Oculus Quest in a phrase - Game Changer

Oculus has created a major buzz in the past couple of days along with it's announcement of the new Oculus Quest headset at the Oculus Connect 5 event. Featured in the video is a re-imagined game called Dead & Buried Arena. A shoot'em up that was originally a game about being a cowboy in a ghost town taking out the local's. Well zombies. It's a fun and immersive game but Oculus has taken it to the next level with the Oculus Quest. Now you can play in a free-roam arena style format in true multiplayer fashion only seen in VR Arcades. The device is positioned to cause a major disruption to the VR industry. Not because of the "shiny new-ness" but what it represents.


In short, the headset will feature a host of features mostly only available on high-end headsets (i.e. Rift & Vive) but at a price point more affordable to the average consumer. As of now, to gain entry in the bustling VR world of experiences, unless you travel to the low end of VR, and it is pretty low, you have to pay in excess of hundreds and in some cases thousands of dollars. To dabble in any high-end games and experiences, going the console gaming route with PlaystationVR, you of course have the buy the console itself ($299.99) then the PSVR bundle with controllers, headset, and sensor/camera bar ($399.99). Playstation VR isn't the best out there but it's fun and very re-playable since the console has tons of games and developers making more all the time.
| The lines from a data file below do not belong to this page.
File: src/rtl/rialu_pkg.sv
// Package: operation codes and shared widths for the integer ALU.
// Assumes the external decoder drives these 4-bit codes directly.
package rialu_pkg;
    localparam int OP_W = 4;

    typedef enum logic [OP_W-1:0] {
        OP_ADD  = 4'd0,
        OP_SUB  = 4'd1,
        OP_AND  = 4'd2,
        OP_OR   = 4'd3,
        OP_NOR  = 4'd4,
        OP_SLT  = 4'd5,
        OP_SLTU = 4'd6,
        OP_SLL  = 4'd7,
        OP_SRL  = 4'd8,
        OP_LUI  = 4'd9
    } alu_op_e;

    // Highest operation code in use; codes above it produce zero.
    localparam logic [OP_W-1:0] OP_LAST = 4'd9;
endpackage

File: src/rtl/rialu_addsub.sv
// Module: shared adder/subtractor with signed and unsigned less-than outputs.
// Assumes the comparison outputs are only used while sub_en is high.
module rialu_addsub #(
    parameter int W = 32
) (
    input  logic [W-1:0] a,
    input  logic [W-1:0] b,
    input  logic         sub_en,
    output logic [W-1:0] sum,
    output logic         lt_signed,
    output logic         lt_unsigned
);
    logic [W-1:0] b_eff;
    logic [W:0]   full;
    logic         carry;
    logic         ovf;

    // Invert B and add one for subtraction.
    assign b_eff = sub_en ? ~b : b;
    assign full  = {1'b0, a} + {1'b0, b_eff} + {{W{1'b0}}, sub_en};
    assign sum   = full[W-1:0];
    assign carry = full[W];

    // Signed overflow of the internal addition, used only to order signed values.
    assign ovf = (a[W-1] == b_eff[W-1]) && (sum[W-1] != a[W-1]);

    // Signed less-than: sign of the difference, corrected for overflow.
    assign lt_signed   = sum[W-1] ^ ovf;
    // Unsigned less-than: borrow out of the subtraction.
    assign lt_unsigned = ~carry;
endmodule

File: src/rtl/rialu_logic.sv
// Module: bitwise unit producing AND, OR or NOR of the two operands.
// Assumes sel codes 0..2; code 3 yields zero.
module rialu_logic #(
    parameter int W = 32
) (
    input  logic [W-1:0] a,
    input  logic [W-1:0] b,
    input  logic [1:0]   sel,
    output logic [W-1:0] y
);
    // Select the bitwise function.
    always_comb begin
        unique case (sel)
            2'd0:    y = a & b;
            2'd1:    y = a | b;
            2'd2:    y = ~(a | b);
            default: y = '0;
        endcase
    end
endmodule

File: src/rtl/rialu_shift.sv
// Module: logarithmic logical shifter, left or right, zero fill.
// Assumes W is a power of two so SHW bits cover every shift distance.
module rialu_shift #(
    parameter int W   = 32,
    parameter int SHW = $clog2(W)
) (
    input  logic [W-1:0]   din,
    input  logic [SHW-1:0] amt,
    input  logic           to_right,
    output logic [W-1:0]   dout
);
    logic [W-1:0] stage [0:SHW];

    assign stage[0] = din;

    // One stage per shift-count bit, each moving by a power of two.
    for (genvar i = 0; i < SHW; i++) begin : g_stage
        localparam int STEP = 2 ** i;
        assign stage[i+1] = !amt[i] ? stage[i]
                          : (to_right ? (stage[i] >> STEP) : (stage[i] << STEP));
    end

    assign dout = stage[SHW];
endmodule

File: src/rtl/rialu_top.sv
// Module: 32-bit integer ALU top; picks one unit result by operation code
// and flags an all-zero result. Purely combinational; assumes the decoder
// holds op_sel stable while the result is consumed.
module rialu_top #(
    parameter  int WIDTH = 32,
    localparam int SHW   = $clog2(WIDTH)
) (
    input  logic [3:0]       op_sel,
    input  logic [WIDTH-1:0] opnd_a,
    input  logic [WIDTH-1:0] opnd_b,
    input  logic [SHW-1:0]   shamt,
    output logic [WIDTH-1:0] result,
    output logic             zero
);
    import rialu_pkg::*;

    localparam int HALF = WIDTH / 2;

    alu_op_e          op;
    logic             sub_en;
    logic [WIDTH-1:0] arith_y;
    logic             lt_s;
    logic             lt_u;
    logic [1:0]       logic_sel;
    logic [WIDTH-1:0] logic_y;
    logic             shift_right;
    logic [WIDTH-1:0] shift_y;
    logic [WIDTH-1:0] lui_y;

    assign op = alu_op_e'(op_sel);

    // Subtract for SUB and both comparisons.
    assign sub_en = (op == OP_SUB) || (op == OP_SLT) || (op == OP_SLTU);

    rialu_addsub #(.W(WIDTH)) u_addsub (
        .a           (opnd_a),
        .b           (opnd_b),
        .sub_en      (sub_en),
        .sum         (arith_y),
        .lt_signed   (lt_s),
        .lt_unsigned (lt_u)
    );

    // Map the operation code onto the bitwise unit's local select.
    always_comb begin
        unique case (op)
            OP_AND:  logic_sel = 2'd0;
            OP_OR:   logic_sel = 2'd1;
            OP_NOR:  logic_sel = 2'd2;
            default: logic_sel = 2'd3;
        endcase
    end

    rialu_logic #(.W(WIDTH)) u_logic (
        .a   (opnd_a),
        .b   (opnd_b),
        .sel (logic_sel),
        .y   (logic_y)
    );

    assign shift_right = (op == OP_SRL);

    rialu_shift #(.W(WIDTH), .SHW(SHW)) u_shift (
        .din      (opnd_b),
        .amt      (shamt),
        .to_right (shift_right),
        .dout     (shift_y)
    );

    // Upper-half constant placement.
    assign lui_y = {opnd_b[HALF-1:0], {HALF{1'b0}}};

    // Final result selection; unused codes give zero.
    always_comb begin
        if (op_sel > OP_LAST) begin
            result = '0;
        end else begin
            unique case (op)
                OP_ADD, OP_SUB:          result = arith_y;
                OP_AND, OP_OR, OP_NOR:   result = logic_y;
                OP_SLT:                  result = {{(WIDTH-1){1'b0}}, lt_s};
                OP_SLTU:                 result = {{(WIDTH-1){1'b0}}, lt_u};
                OP_SLL, OP_SRL:          result = shift_y;
                OP_LUI:                  result = lui_y;
                default:                 result = '0;
            endcase
        end
    end

    assign zero = (result == '0);
endmodule

File: config.mk
export PLATFORM = sky130hd
export DESIGN_NAME = rialu_top
export DESIGN_NICKNAME = d
export VERILOG_FILES = /design/src/rtl/rialu_pkg.sv /design/src/rtl/rialu_addsub.sv /design/src/rtl/rialu_logic.sv /design/src/rtl/rialu_shift.sv /design/src/rtl/rialu_top.sv
export SDC_FILE = /design/constraint.sdc
export NUM_CORES = 1
export LEC_CHECK = 0
export BUFFER_PORTS_ARGS = -buffer_cell sky130_fd_sc_hd__buf_2
export CAP_MARGIN = 10
export CORE_ASPECT_RATIO = 1.75
export CORE_UTILIZATION = 31
export DETAILED_ROUTE_END_ITERATION = 16
export PLACE_DENSITY = 0.58
export SLEW_MARGIN = 10
export SYNTH_ARGS = -nofsm -noshare
export SYNTH_HDL_FRONTEND = slang
export SYNTH_SLANG_ARGS = --single-unit
File: constraint.sdc
create_clock -name vclk -period 19.75
set_clock_uncertainty 0.1 [all_clocks]
set_input_delay 3.95 -clock vclk [all_inputs]
set_output_delay 3.95 -clock vclk [all_outputs]
set_load 0.01 [all_outputs]
==> key figures <==
Placed design
  • HPWL Detailed: 33290 um
  • Placed Area: 8143 um2
  • Dpl ws: 5.785 ns
  • Inst Count DP: 1467
  • IO buf count: 106
  • Placer congestion estimate: 1.063

Status
  • Status: completed

Critical path
  • Ordered list of cells on the worst path: buf_2, buf_4, nor2b_1, nor2_1, nor2_4, xor2_1, ha_1, nand2_1, o21ai_0, a22o_1, a21oi_1, a31oi_1, a31oi_1, a31oi_1, mux2i_1, a211o_1, or4_1, or4_1, nor4_2, buf_2
  • Largest stage delay, worst path: 0.89 ns
  • Most common cell on crit path: a31oi_1
  • Worst path slowest cell: nor2_4
  • CP Max Fanout: 43
  • CP endpoint kind: output pin
  • Crit Path Category: primary input to output pin
  • CP arrival: 10.01 ns
  • CP required: 15.70 ns
  • Startpoint Class: primary input

Power and ir drop
  • Comb power frac: 100.0%
  • P_sw: 0.1859 mW
  • Pwr Density: 34.80 nW/um2
  • Clock power share: 0%
  • Flop pwr share: 0%
  • P_leak: 3.154 nW
  • Sw frac: 65.59%
  • Cell-internal power: 0.09752 mW
  • VDD IR-drop max: 0.01678 mV

Floorplanning
  • Die Ht: 209.3 um
  • Total I/O pin count: 106
  • Die X: 120.4 um
  • Die area: 25200 um2
  • Initial Util: 31.68%
  • Core Region: 24020 um2
  • Rows: 75

Route
  • Residual DRC: 0
  • Routed wire per std cell: 29.92 um
  • Routed Antenna Nets: 0
  • Post-Route WL: 43890 um
  • Via density: 6.858
  • Initial drt markers: 1091
  • Vias: 10060
  • First drt pass iteration count: 7

Final layout
  • Combined area of the multi-input logic cells: 7012 um2
  • Seq. cell area: 0 um2
  • Fillers: 2755
  • Seq_cells: 0
  • # clk buffers: 0
  • Final std cells w/o fill: 1467
  • # diodes: 0
  • Final Cell Area: 8143 um2
  • Layout area overhead: 7.004%
  • Net count, final: 1270
  • Fraction of layout cells with a size suffix above 1: 15.27%

Global routing
  • Initial antenna violation count: 0
  • Vias in the first global route: 9650
  • Largest net degree at the start of global routing: 66
  • Total gr overflow: 0
  • Global-route wire length before repair: 63770 um
  • Total track usage: 33.91%

Synth
  • Cells after Synth: 1159
  • Count of cell types in the netlist: 88
  • Seq/Total Area, Yosys: 0%
  • Netlist Area Pre-Place: 7610 um2
  • Yosys top cell by area: ha_1
  • Area contributors post-synth: ha_1 5.8%, mux2i_1 5.5%, nand2_1 5.5%
  • Syn_area_per_cell: 6.566 um2
  • Yosys top cell area share: 5.755%
  • Syn. warnings: 0
  • Mapped Nets: 1268

Flow run
  • Max cap viols: 0

Timing
  • Slew @ Worst Pin: 1.218 ns
  • Fin Setup TNS: 0 ns
  • Final WS setup: 5.695 ns
  • Slew Limit Fails: 0
  • Final setup viols: 0
  • Max frequency: 71.15 MHz
  • Relative slew slack: 17.74%
  • Fin crit period: 14.06 ns
  • Final worst path period share: 71.17%
  • RSZ-0062 raised after global routing: no
  • Endpoints failing hold: 0

Clocking
  • Cts hold-fix bufs: 0
  • Post-CTS Setup Inserts: 0
  • # resized after CTS: 0

Min path
  • Hold WC Path Type: primary input to output pin
critical path, delay by kind of cell:
kind	cells	cell delay, ns
and+or+nand+nor	7	2.53
AOI/OAI and AO/OA	7	2.08
adders and majority gates	1	0.46
buffers and inverters	3	0.67
muxes	1	0.12
xor gates and xnor gates	1	0.15
stage by stage:
stage	hold WS, ns	utilization (%)	total power [mW]
floorplan	8.041	-	0.1827
global placement	8.317	33.90	0.2736
detailed placement	8.329	33.90	0.2724
CTS	8.333	33.90	0.2738
global route	8.383	33.90	0.2984
finish	8.338	33.90	0.2834
power by group through the flow:
stage / clock (mW) / combinational [mW] / sequential [mW]
CTS: 0 / 0.274 / 0
floorplan: 0 / 0.183 / 0
detailed placement: 0 / 0.272 / 0
finish: 0 / 0.283 / 0
global route: 0 / 0.298 / 0
global placement: 0 / 0.274 / 0
placed cells by master (no fill, tap or decap), types with 13 or more instances in the layout:
cell and count:
o22ai_1 20, nand4_1 13, inv_1 24, a221oi_1 16, nand3_1 30, o21ai_0 65
mux2i_1 42, buf_4 18, a21oi_1 81, maj3_1 29, buf_2 104, nor3_1 43
o211ai_1 22, a31oi_1 22, mux4_2 13, a222oi_1 13, a211oi_1 18, xnor2_1 19
xor2_1 31, nand2b_1 20, nor2b_1 17, nand2_1 112, ha_1 35, nor2_1 111
synthesized netlist by cell type (22+ instances only):
master	instances
o21ai_0	65
o211ai_1	22
nand2_1	112
ha_1	35
nor2_1	112
xor2_1	31
nor3_1	44
a31oi_1	22
a21oi_1	81
clkbuf_1	79
buf_2	24
mux2i_1	42
nand3_1	30
inv_1	24
maj3_1	29
worst paths after layout:
path,from,endpoint,slack (ns),depth (start not counted)
hold / removal,opnd_a[21],result[21],8.34,5
setup / recovery,op_sel[0],zero,5.69,20
area by class of cell:
type / instances / area share, %
Multi-Input combinational cell: 1013 / 86.11
Timing Repair Buffer: 122 / 8.052
Tap cell: 308 / 4.733
Inverter: 24 / 1.106
per-layer routing:
layer	wire length (um)	global-route usage (%)	part of all wire (%)
met2	20280	55.49	46
met1	15740	38.96	36
met4	4214	26.18	9.6
met3	3660	5.543	8.3
met5	0	0	0
cell families after synthesis:
kind of cell             synth area share (%)
AND/OR/NAND/NOR                         27.19
AO/OA/AOI/OAI                           37.88
buffers and inverters                   8.188
multiplexers                            11.15
adder cells (fa/ha/maj)                 9.832
XOR/XNOR                                5.755
Power figures use the tool's default switching activity.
It has its faults and it's mostly for seated play but works well. 

If you are looking for more of a higher quality and more immersive experience, you have to look to the PC which, to get something VR capable, you're looking at paying at minimum $800-$1000+ for just the tower. Then add an additional $299-$400 if you go with the Oculus Rift or a Microsoft Mixed Reality headset bundle with controllers and sensors ($499.00 for the HTC Vive). Now this configuration gives you way more freedom to move around in your games (termed room-scale) but at those price points, it a bit more restrictive in who will actually purchase it. That factor alone is a huge reason why the home consumer VR market has slowed tremendously but yet the location-based entertainment (LBE) market has exploded. VR Arcades have become the new rage and are here to stay (for a good while at least) since now you can experience high-end VR for only $20-$30 a pop for a 15-30 min experience depending on the game.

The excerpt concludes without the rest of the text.